- TASK REQUIREMENTS -
Exactness is required throughout. Return every record once more.

---- EXTRACTED DATA

This design comes from an exercise in tuning for small area and few clock cycles per item on the open sky130 flow, not from production work. Function was checked by simulation only, so behaviour that the tests miss may differ from the original. Power figures rest on the tool's default switching activity, not on a simulated workload.

[flow/run.sh]
#!/bin/bash
# synth_recipe.tcl (not shown) runs the flow's synth.tcl, then flattens the netlist and writes it again
# the make line also repeats each setting of config.mk as NAME=value (left out here)
make -C /OpenROAD-flow-scripts/flow DESIGN_CONFIG=/design/flow/config.mk WORK_HOME=/design/flow/orfs CLKGATE_MAP_FILE= SYNTH_SCRIPT=/design/flow/synth_recipe.tcl finish
[flow/config.mk]
export PLATFORM = sky130hd
export DESIGN_NAME = rocket_recovery_sequencer
export DESIGN_NICKNAME = rocket_recovery_sequencer
export VERILOG_FILES = /design/flow/design.v
export SDC_FILE = /design/flow/constraint.sdc
export NUM_CORES = 4
export LEC_CHECK = 0
export CAP_MARGIN = 20
export CORE_MARGIN = 2
export CORE_UTILIZATION = 40
export SLEW_MARGIN = 20
[flow/constraint.sdc]
create_clock -name core_clock -period 8.0 [get_ports {clk}]
set_input_delay 1.6000 -clock core_clock [delete_from_list [all_inputs] [get_ports {clk}]]
set_output_delay 1.6000 -clock core_clock [all_outputs]
set_load 0.01 [all_outputs]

--------

- TASK RESPONSE -
This design comes from an exercise in tuning for small area and few clock cycles per item on the open sky130 flow, not from production work. Function was checked by simulation only, so behaviour that the tests miss may differ from the original. Power figures rest on the tool's default switching activity, not on a simulated workload.

[flow/run.sh]
#!/bin/bash
# synth_recipe.tcl (not shown) runs the flow's synth.tcl, then flattens the netlist and writes it again
# the make line also repeats each setting of config.mk as NAME=value (left out here)
make -C /OpenROAD-flow-scripts/flow DESIGN_CONFIG=/design/flow/config.mk WORK_HOME=/design/flow/orfs CLKGATE_MAP_FILE= SYNTH_SCRIPT=/design/flow/synth_recipe.tcl finish
[flow/config.mk]
export PLATFORM = sky130hd
export DESIGN_NAME = rocket_recovery_sequencer
export DESIGN_NICKNAME = rocket_recovery_sequencer
export VERILOG_FILES = /design/flow/design.v
export SDC_FILE = /design/flow/constraint.sdc
export NUM_CORES = 4
export LEC_CHECK = 0
export CAP_MARGIN = 20
export CORE_MARGIN = 2
export CORE_UTILIZATION = 40
export SLEW_MARGIN = 20
[flow/constraint.sdc]
create_clock -name core_clock -period 8.0 [get_ports {clk}]
set_input_delay 1.6000 -clock core_clock [delete_from_list [all_inputs] [get_ports {clk}]]
set_output_delay 1.6000 -clock core_clock [all_outputs]
set_load 0.01 [all_outputs]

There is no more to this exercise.